Alternative approaches such as deep learning architectures or elaborate feature engineering might incrementally improve discrimination but would fundamentally compromise use in our target setting. Such models require computational infrastructure, technical expertise for maintenance, and complex input pipelines that are incompatible with rural health systems where electricity and internet connectivity remain intermittent. Moreover, the “black box” nature of complex models undermines clinician confidence and inhibits the shared decision making that represents best practice in maternal health [
9]. We emphasize that this initial model should not be viewed as a definitive diagnostic tool but rather as a structured risk assessment framework that enhances existing clinical processes. Future iterations incorporating longitudinal data, additional centers, and refined predictors may achieve superior discrimination, but the current model already provides actionable stratification that exceeds unaided clinical judgment in systematic evidence synthesis and probability quantification.
4.7. Comparison with Standard Clinical Practice
An important consideration for evaluating the clinical value of any prediction model involves comparison with existing decision-making approaches rather than solely reporting absolute performance metrics [
14,
16]. In the absence of a structured prediction model, triage decisions at rural Honduran facilities typically rely on threshold-based rules applied to individual variables most commonly, a single blood pressure measurement ≥ 140/90 mmHg combined with clinician gestalt regarding symptom severity and patient reliability for follow-up. This heuristic approach essentially employs blood pressure as a univariate classifier without formal probability quantification or systematic integration of additional risk factors.

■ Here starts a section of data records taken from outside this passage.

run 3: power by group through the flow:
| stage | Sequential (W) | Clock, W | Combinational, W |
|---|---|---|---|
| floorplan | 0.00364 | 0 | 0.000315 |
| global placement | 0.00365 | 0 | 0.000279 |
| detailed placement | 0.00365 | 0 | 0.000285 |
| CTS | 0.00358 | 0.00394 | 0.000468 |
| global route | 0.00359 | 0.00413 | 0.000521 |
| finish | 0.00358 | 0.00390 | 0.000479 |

Our model offers several potential advantages over this standard practice. First, it explicitly integrates multiple sources of information (blood pressure, proteinuria, symptoms, maternal characteristics, obstetric history) through weighted coefficients that reflect their relative contributions to HDP risk, rather than treating each variable as an independent criterion [
18]. Second, it provides calibrated probability estimates that enable proportionate responses scaled to risk magnitude [
13], rather than binary high-risk/not-high-risk classifications. Third, it reduces inter-provider variability by standardizing risk assessment across clinicians with differing experience levels and training backgrounds [
42,
43,
44].
However, we acknowledge the absence of formal comparative analysis quantifying performance improvement relative to simple blood pressure thresholds or other intuitive decision rules. Such analysis would require prospective data collection capturing both model predictions and clinician judgments for identical cases, followed by comparison of diagnostic accuracy, referral patterns, and ultimately clinical outcomes [
12]. This represents an essential next step for establishing incremental value beyond current practice and will be incorporated into planned implementation research. Until such comparative evidence exists, claims regarding superiority over standard clinical practice remain hypothetical despite the model’s theoretical advantages in information integration and risk quantification.